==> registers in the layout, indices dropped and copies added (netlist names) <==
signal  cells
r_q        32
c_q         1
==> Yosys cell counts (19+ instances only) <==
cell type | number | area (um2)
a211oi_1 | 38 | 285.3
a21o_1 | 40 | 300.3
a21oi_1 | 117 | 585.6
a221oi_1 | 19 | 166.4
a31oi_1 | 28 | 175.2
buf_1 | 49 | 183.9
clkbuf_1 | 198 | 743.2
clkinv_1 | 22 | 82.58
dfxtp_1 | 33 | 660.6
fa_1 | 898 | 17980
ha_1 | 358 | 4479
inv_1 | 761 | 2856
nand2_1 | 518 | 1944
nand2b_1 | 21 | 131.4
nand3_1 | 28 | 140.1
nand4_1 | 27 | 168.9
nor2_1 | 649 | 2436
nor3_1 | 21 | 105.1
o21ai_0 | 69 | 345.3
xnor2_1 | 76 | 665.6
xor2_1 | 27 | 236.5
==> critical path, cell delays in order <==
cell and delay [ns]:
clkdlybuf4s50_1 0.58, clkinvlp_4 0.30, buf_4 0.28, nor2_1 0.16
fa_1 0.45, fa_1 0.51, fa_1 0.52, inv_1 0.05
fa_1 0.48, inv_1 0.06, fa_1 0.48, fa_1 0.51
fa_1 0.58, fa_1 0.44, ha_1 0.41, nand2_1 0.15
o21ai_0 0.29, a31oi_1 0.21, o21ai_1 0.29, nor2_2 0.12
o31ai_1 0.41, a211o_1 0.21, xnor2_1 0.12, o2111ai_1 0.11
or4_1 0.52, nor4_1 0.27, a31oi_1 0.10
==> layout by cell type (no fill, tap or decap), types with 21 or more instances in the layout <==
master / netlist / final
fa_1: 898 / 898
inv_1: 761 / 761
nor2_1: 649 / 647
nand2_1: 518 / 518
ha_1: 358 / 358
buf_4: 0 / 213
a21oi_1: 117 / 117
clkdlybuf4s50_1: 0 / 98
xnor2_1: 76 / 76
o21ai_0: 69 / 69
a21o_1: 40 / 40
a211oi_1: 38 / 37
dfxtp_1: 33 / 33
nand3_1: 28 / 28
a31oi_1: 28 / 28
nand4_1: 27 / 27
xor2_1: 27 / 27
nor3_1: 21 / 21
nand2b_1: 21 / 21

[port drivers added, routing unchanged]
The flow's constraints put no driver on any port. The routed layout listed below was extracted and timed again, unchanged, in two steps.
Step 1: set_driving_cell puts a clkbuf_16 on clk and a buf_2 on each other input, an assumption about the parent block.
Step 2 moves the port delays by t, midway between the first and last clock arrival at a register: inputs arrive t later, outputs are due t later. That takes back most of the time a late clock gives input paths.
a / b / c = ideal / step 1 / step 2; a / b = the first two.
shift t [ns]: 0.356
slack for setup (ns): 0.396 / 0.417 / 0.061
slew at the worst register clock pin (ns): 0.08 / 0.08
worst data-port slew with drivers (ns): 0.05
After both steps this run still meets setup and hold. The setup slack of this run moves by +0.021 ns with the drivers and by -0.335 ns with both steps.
What follows belongs to an exercise in optimizing a design on an open flow for small area and a short achievable clock period; a production flow would make more cautious choices. Function was checked by simulation only, so behaviour that the tests miss may differ from the original. Power figures rest on the tool's default switching activity, not on a simulated workload.

`design.v`:
```
module perf_monitor #(
  parameter int          NCORES     = 4,
  parameter int          CNT_W      = 64,
  parameter int          FIFO_DEPTH = 16,
  parameter bit          FINI_ALL   = 1'b1,
  parameter logic [31:0] FINI_CODE  = 32'h0002_0000,
  parameter int          TIMEOUT    = 50000,
  localparam int         CW = (NCORES > 1) ? $clog2(NCORES) : 1
) (
  input  logic                 clk_i,
  input  logic                 rst_i,
  input  logic [NCORES-1:0]    exma_v_i,
  input  logic [NCORES-1:0]    stall_i,
  input  logic [NCORES-1:0]    stall_imem_i,
  input  logic [NCORES-1:0]    ctrl_tsfr_i,
  input  logic [NCORES-1:0]    br_misp_i,
  input  logic [NCORES-1:0]    dbus_wv_i,
  input  logic [32*NCORES-1:0] dbus_addr_i,
  input  logic [32*NCORES-1:0] dbus_wdata_i,
  input  logic                 rd_en_i,
  input  logic [CW-1:0]        rd_core_i,
  input  logic [1:0]           rd_ctr_i,
  input  logic                 wr_en_i,
  input  logic [CW-1:0]        wr_core_i,
  input  logic [1:0]           wr_ctr_i,
  input  logic [CNT_W-1:0]     wr_data_i,
  output logic [CNT_W-1:0]     rd_data_o,
  output logic                 rd_vld_o,
  output logic                 char_vld_o,
  output logic [7:0]           char_o,
  output logic [CW-1:0]        char_core_o,
  input  logic                 char_rdy_i,
  output logic [NCORES-1:0]    done_o,
  output logic                 fini_o,
  output logic                 timeout_o,
  output logic                 overflow_o
);
  localparam int AW = $clog2(FIFO_DEPTH);
  localparam int EW = CW + 8;
  logic [CNT_W-1:0] mcycle;
  logic [CNT_W-1:0] minstret [NCORES];
  logic [CNT_W-1:0] br_pred  [NCORES];
  logic [CNT_W-1:0] br_misp  [NCORES];
  logic [NCORES-1:0] slot_v;
  logic [7:0]        slot_d [NCORES];
  logic [CW-1:0]     rr_ptr;
  logic [EW-1:0] mem [FIFO_DEPTH];
  logic [AW:0]   wp;
  logic [AW:0]   rp;
  logic [NCORES-1:0] cnt_en;
  logic [NCORES-1:0] mmio;
  logic [NCORES-1:0] fin_w;
  logic [NCORES-1:0] chr_w;
  logic [NCORES-1:0] drain;
  logic              win_v;
  logic [CW-1:0]     win;
  logic              full;
  logic              empty;
  logic              push;
  logic              pop;
  logic              fini_c;
  logic [CNT_W-1:0]  rd_sel;
  logic              addr_unused;
  assign addr_unused = ^dbus_addr_i;
  function automatic logic [CW-1:0] rr_idx(
    input logic [CW-1:0] base,
    input int            off
  );
    int s;
    s = base + off;
    if (s >= NCORES) s = s - NCORES;
    rr_idx = s[CW-1:0];
  endfunction
  always_comb begin
    cnt_en = '0;
    mmio   = '0;
    fin_w  = '0;
    chr_w  = '0;
    for (int c = 0; c < NCORES; c++) begin
      cnt_en[c] = !fini_o && !done_o[c] && !stall_imem_i[c];
      mmio[c]   = dbus_wv_i[c] && dbus_addr_i[32*c+31]
                  && !done_o[c] && !fini_o;
      fin_w[c]  = mmio[c]
                  && (dbus_wdata_i[32*c +: 32] == FINI_CODE);
      chr_w[c]  = mmio[c] && !fin_w[c];
    end
  end
  always_comb begin
    win_v = 1'b0;
    win   = '0;
    for (int i = 0; i < NCORES; i++) begin
      if (!win_v && slot_v[rr_idx(rr_ptr, i)]) begin
        win_v = 1'b1;
        win   = rr_idx(rr_ptr, i);
      end
    end
  end
  assign empty = (wp == rp);
  assign full  = (wp[AW] != rp[AW])
                 && (wp[AW-1:0] == rp[AW-1:0]);
  assign pop   = !empty && char_rdy_i;
  assign push  = win_v && (!full || pop);
  always_comb begin
    drain = '0;
    if (push) drain[win] = 1'b1;
  end
  assign char_vld_o = !empty;
  assign {char_core_o, char_o} = empty ? '0 : mem[rp[AW-1:0]];
  assign fini_c = FINI_ALL ? (&done_o) : (|done_o);
  always_ff @(posedge clk_i) begin
    if (rst_i) begin
      mcycle    <= '0;
      timeout_o <= 1'b0;
      fini_o    <= 1'b0;
      done_o    <= '0;
      for (int c = 0; c < NCORES; c++) begin
        minstret[c] <= '0;
        br_pred[c]  <= '0;
        br_misp[c]  <= '0;
      end
    end else begin
      if (wr_en_i && wr_ctr_i == 2'd0)
        mcycle <= wr_data_i;
      else if (!fini_o) mcycle <= mcycle + 1'b1;
      if (TIMEOUT != 0 && mcycle == TIMEOUT - 1)
        timeout_o <= 1'b1;
      fini_o <= fini_o | fini_c;
      done_o <= done_o | fin_w;
      for (int c = 0; c < NCORES; c++) begin
        if (wr_en_i && wr_core_i == c && wr_ctr_i == 2'd1)
          minstret[c] <= wr_data_i;
        else if (cnt_en[c] && exma_v_i[c] && !stall_i[c])
          minstret[c] <= minstret[c] + 1'b1;
        if (wr_en_i && wr_core_i == c && wr_ctr_i == 2'd2)
          br_pred[c] <= wr_data_i;
        else if (cnt_en[c] && exma_v_i[c] && ctrl_tsfr_i[c])
          br_pred[c] <= br_pred[c] + 1'b1;
        if (wr_en_i && wr_core_i == c && wr_ctr_i == 2'd3)
          br_misp[c] <= wr_data_i;
        else if (cnt_en[c] && exma_v_i[c] && ctrl_tsfr_i[c] && br_misp_i[c])
          br_misp[c] <= br_misp[c] + 1'b1;
      end
    end
  end
  always_ff @(posedge clk_i) begin
    if (rst_i) begin
      slot_v     <= '0;
      rr_ptr     <= '0;
      overflow_o <= 1'b0;
      for (int c = 0; c < NCORES; c++) slot_d[c] <= '0;
    end else begin
      if (push)
        rr_ptr <= (win == NCORES - 1) ? '0 : win + 1'b1;
      for (int c = 0; c < NCORES; c++) begin
        if (chr_w[c] && (!slot_v[c] || drain[c])) begin
          slot_v[c] <= 1'b1;
          slot_d[c] <= dbus_wdata_i[32*c +: 8];
        end else begin
          if (drain[c]) slot_v[c] <= 1'b0;
          if (chr_w[c]) overflow_o <= 1'b1;
        end
      end
    end
  end
  always_ff @(posedge clk_i) begin
    if (push) mem[wp[AW-1:0]] <= {win, slot_d[win]};
  end
  always_ff @(posedge clk_i) begin
    if (rst_i) begin
      wp <= '0;
      rp <= '0;
    end else begin
      if (push) wp <= wp + 1'b1;
      if (pop)  rp <= rp + 1'b1;
    end
  end
  always_comb begin
    rd_sel = '0;
    if (rd_core_i < NCORES) begin
      case (rd_ctr_i)
        2'd0:    rd_sel = mcycle;
        2'd1:    rd_sel = minstret[rd_core_i];
        2'd2:    rd_sel = br_pred[rd_core_i];
        default: rd_sel = br_misp[rd_core_i];
      endcase
    end
  end
  always_ff @(posedge clk_i) begin
    if (rst_i) begin
      rd_vld_o  <= 1'b0;
      rd_data_o <= '0;
    end else begin
      rd_vld_o <= rd_en_i;
      if (rd_en_i) rd_data_o <= rd_sel;
    end
  end
endmodule
```
`run.sh`:
```
#!/bin/bash
# synth_recipe.tcl (not shown) runs the flow's synth.tcl, then flattens the netlist and writes it again
# the make line also repeats each setting of config.mk as NAME=value (left out here)
make -C /OpenROAD-flow-scripts/flow DESIGN_CONFIG=/design/flow/config.mk WORK_HOME=/design/flow/orfs CLKGATE_MAP_FILE= SYNTH_SCRIPT=/design/flow/synth_recipe.tcl finish
```
`config.mk`:
```
export PLATFORM = sky130hd
export DESIGN_NAME = perf_monitor
export DESIGN_NICKNAME = perf_monitor
export VERILOG_FILES = /design/flow/design.v
export SDC_FILE = /design/flow/constraint.sdc
export NUM_CORES = 4
export LEC_CHECK = 0
export CAP_MARGIN = 20
export CORE_MARGIN = 2
export CORE_UTILIZATION = 40
export SLEW_MARGIN = 20
```
`constraint.sdc`:
```
create_clock -name core_clock -period 4.0 [get_ports {clk_i}]
set_input_delay 0.8000 -clock core_clock [delete_from_list [all_inputs] [get_ports {clk_i}]]
set_output_delay 0.8000 -clock core_clock [all_outputs]
set_load 0.01 [all_outputs]
```
==> results.txt <==
==> where the power goes <==
part           internal [mW]  switching (mW)
clock                   7.31            5.09
sequential              11.7           0.403
combinational           1.43            1.89
total                   20.5            7.38
==> worst max-delay path by stage <==
stage                               start             end  slack [ns]  cells after the start
after detailed placement  stall_imem_i[1]  br_misp[1][52]        0.03                      9
final                                flop       char_o[6]        0.13                      5
after global routing                wp[2]       char_o[6]        0.02                      6
after global placement    stall_imem_i[1]  br_misp[1][52]        0.06                      9
after floorplan                 rr_ptr[1]    slot_d[3][7]        0.78                      8
after CTS                            flop  char_core_o[0]        0.02                      6
==> metrics by stage <==
step / hold WS (ns) / setup slack, ns / cells
2_1_floorplan: 0.459 / 0.783 / 7086
3_3_place_gp: 0.468 / 0.0584 / 9238
3_5_place_dp: 0.467 / 0.0251 / 9238
4_1_cts: 0.433 / 0.0207 / 9478
5_1_grt: 0.479 / 0.0236 / 9485
6_report: 0.476 / 0.129 / 9488
==> flip-flops by register name, indices dropped and copies added (netlist names), 2 cells and up, named ones only <==
register   flops
br_misp      256
br_pred      256
minstret     256
mem          160
mcycle        64
rd_data_o     64
slot_d        32
rp             5
wp             5
done_o         4
slot_v         4
rr_ptr         2
==> cells in the final DEF (no fill, tap or decap), types with 17 or more instances in the layout <==
master           count
edfxtp_1           160
and3_1             140
nor3_1             211
nor2b_1             34
xor2_1             361
clkbuf_8            23
nand3_1            361
clkbuf_1            40
nand2_1            372
a311oi_1            99
or4_1               28
a31oi_1             18
and4_1              86
xnor2_1            369
o22ai_1             32
a21boi_0            17
dfxtp_1            953
and2_1              49
mux2i_1            114
a211oi_1           699
mux4_2             242
ha_1                23
or3_1               90
nor2_1            1072
buf_12              31
nor4_1             163
a22oi_1             44
a21oi_1             49
nand4_1            306
clkbuf_16          141
clkdlybuf4s50_1    306
o21ai_0            134
buf_4              273
inv_1              122
clkinv_2            18
==> final cells by class <==
| type | count | area share |
|---|---|---|
| clock buffer | 203 | 0.0534 |
| timing repair buffer | 618 | 0.0786 |
| antenna | 9 | 0.000303 |
| tap | 2072 | 0.0349 |
| clock inverter | 37 | 0.00560 |
| inverter | 123 | 0.00621 |
| multi-input combinational | 5310 | 0.499 |
| sequential | 1116 | 0.322 |
==> worst max-delay path, delay by kind of cell (launching register included) <==
| kind | cells | cell delay [ns] |
|---|---|---|
| buffers and inverters | 2 | 1.06 |
| AO/OA/AOI/OAI | 1 | 0.42 |
| flip-flops | 1 | 0.31 |
| multiplexers | 2 | 0.47 |
==> metal layers <==
layer  part of all wire  GRT usage
met1               0.41      0.403
met2               0.44      0.467
met3              0.087     0.0536
met4              0.056      0.158
met5            0.00027          0
==> kinds of logic after synthesis <==
logic type | count (synthesis) | share of synthesized area
AOI/OAI and AO/OA | 1163 | 0.133
muxes | 363 | 0.105
xor gates and xnor gates | 730 | 0.101
buffers and inverters | 660 | 0.0395
DFF | 1116 | 0.378
adders and majority gates | 23 | 0.00454
and+or+nand+nor | 3031 | 0.239
==> what timing repair did <==
item                       CTS  global route
gates resized for setup      0             4
hold buffers                 0             0
setup endpoints to repair    0             8
==> results.txt <==
Max-Cap Viols 0; hold path depth 2; Worst Tran Pin Value 1.23 ns; Pwr Total 27.8 mW; RSZ-0062 raised after global routing false; achievable clock frequency 0.258 GHz; clock skew 0.0292 ns; hold crit path type flop to flop; area grow syn2layout 17.4%; TritonCTS clock tree yes; drt total wl 251000 µm; LEAKAGE 23.7 nW; area leader, netlist dfxtp_1; vias in the first global route 55100; Finished Core Util 0.471; GR Overflow Total 0; Tot GR Track Use 0.302; DR WL/cell 26.5 µm; Post-CTS Repair Setup Buffers 0; pwr dens 374 nW/µm²; Post-synth EDFFs 160; fin. max-slew vios 0; Avg Inst Size Synth 8.94 µm²; final setup TNS 0 ns; Critical Path Source Type flop; hold path endpoint rd_data_o[38]; CP max stage delay 0.61 ns; Worst EP arrival 3.07 ns; flop-to-flop setup slack 0.75 ns; worst skew pair latency 0.80 ns; maximum VDD drop 0.000439 V; cell area after synthesis 63300 µm²; port buffer count 315; Starting Density 0.401; worst-path cell chain buf_4 -> mux4_2 -> mux2i_1 -> a211oi_1 -> clkdlybuf4s50_1; register area share after synthesis 0.378; outcome no timing/DRC/antenna violations; clock sink count 1116; # rows 146; Synth area leaders dfxtp_1 30%, mux4_2 8.6%, a211oi_1 8.3%; # nets final 7685; fill cell count 14900; drt pass-1 iters 6; die height 402 µm; top-count cell post-synth nor2_1; endpoints failing hold 0; Root Driver clkbuf_16; vias per inst 6.18; min Tclk post-route 3.87 ns; max_slew headroom 0.176; register area 23900 µm²; I/O Pins 440; Core ar. 158000 µm²; share of cells above drive strength 1 0.112; Synth Flop Type dfxtp_1; Synth cell types 76; fin crit share 0.968; initial antenna violation count 27; worst r2r src fini_o; DRC 0; #FFs+latches synth 1116; H-tree levels 4; CP Capture Type output port; chip width 402 µm; Syn Nets 7466; Post-synth ARST share 0; CTS Buf Count 136; largest net degree at the start of global routing 155; Hold Path Origin rd_data_o[38]; Critical R2R Capture br_pred[2][38]; Worst EP required 3.20 ns; post-DP HPWL 189000 µm; Final setup viols 0; slowest CP cell clkdlybuf4s50_1; area of the multi-input gates 37100 µm²; die area 162000 µm²; WS Path Type flop to output port; DR iter-0 viols 6627; wire length of the first global-routing pass 366000 µm; Clock Tree Buf Depth 3; placed cell area 69900 µm²; Synth top area share 0.302; YS warnings 5; Mapped Cells 7086; final RePlAce weighted congestion 1.01; clock slew at reported path FFs 0.06 ns; cell count of the worst reg-to-reg path 9; commonest cells in the netlist 1073 x nor2_1, 956 x dfxtp_1, 702 x a211oi_1, 479 x clkbuf_1, 381 x nand2_1; DRT antenna net count 0; via count 58600; crit path max fanout 40; design area 74400 µm²

==> afterwards: timing with drivers on the ports <==
The results above use ideal ports. As a check the final layout listed here was re-extracted and re-timed, cells and wires unchanged. Step 1, drivers: a clkbuf_16 drives clk_i and a buf_2 each remaining input, both assumed. Step 2, shift: input delay + t, output delay - t, t = (earliest + latest rising clock arrival at the registers) / 2. This alone moves slack from input paths to output paths. Three values: no drivers, after step 1, after step 2; two values: the first two.
shift t [ns]: 0.879
slack for setup (ns): 0.129 / 0.035 / -0.071
worst setup path at the end: input to register
clock arrival spread, ns: 0.036 / 0.035
cell pins on the clock port's net: 1
Met with ideal ports but missed after step 2: setup timing in this run. The setup slack of this run moves by -0.094 ns with the drivers and by -0.200 ns with both steps.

------------------------------------------------------------

* **WHAT YOU ARE ASKED TO DO**
Return, with no change at all, every line in the entries above from the line containing "shift t [ns]: 0.356" through the line containing "worst data-port slew with drivers (ns): 0.05".

* **FINISHED EXERCISE**
shift t [ns]: 0.356
slack for setup (ns): 0.396 / 0.417 / 0.061
slew at the worst register clock pin (ns): 0.08 / 0.08
worst data-port slew with drivers (ns): 0.05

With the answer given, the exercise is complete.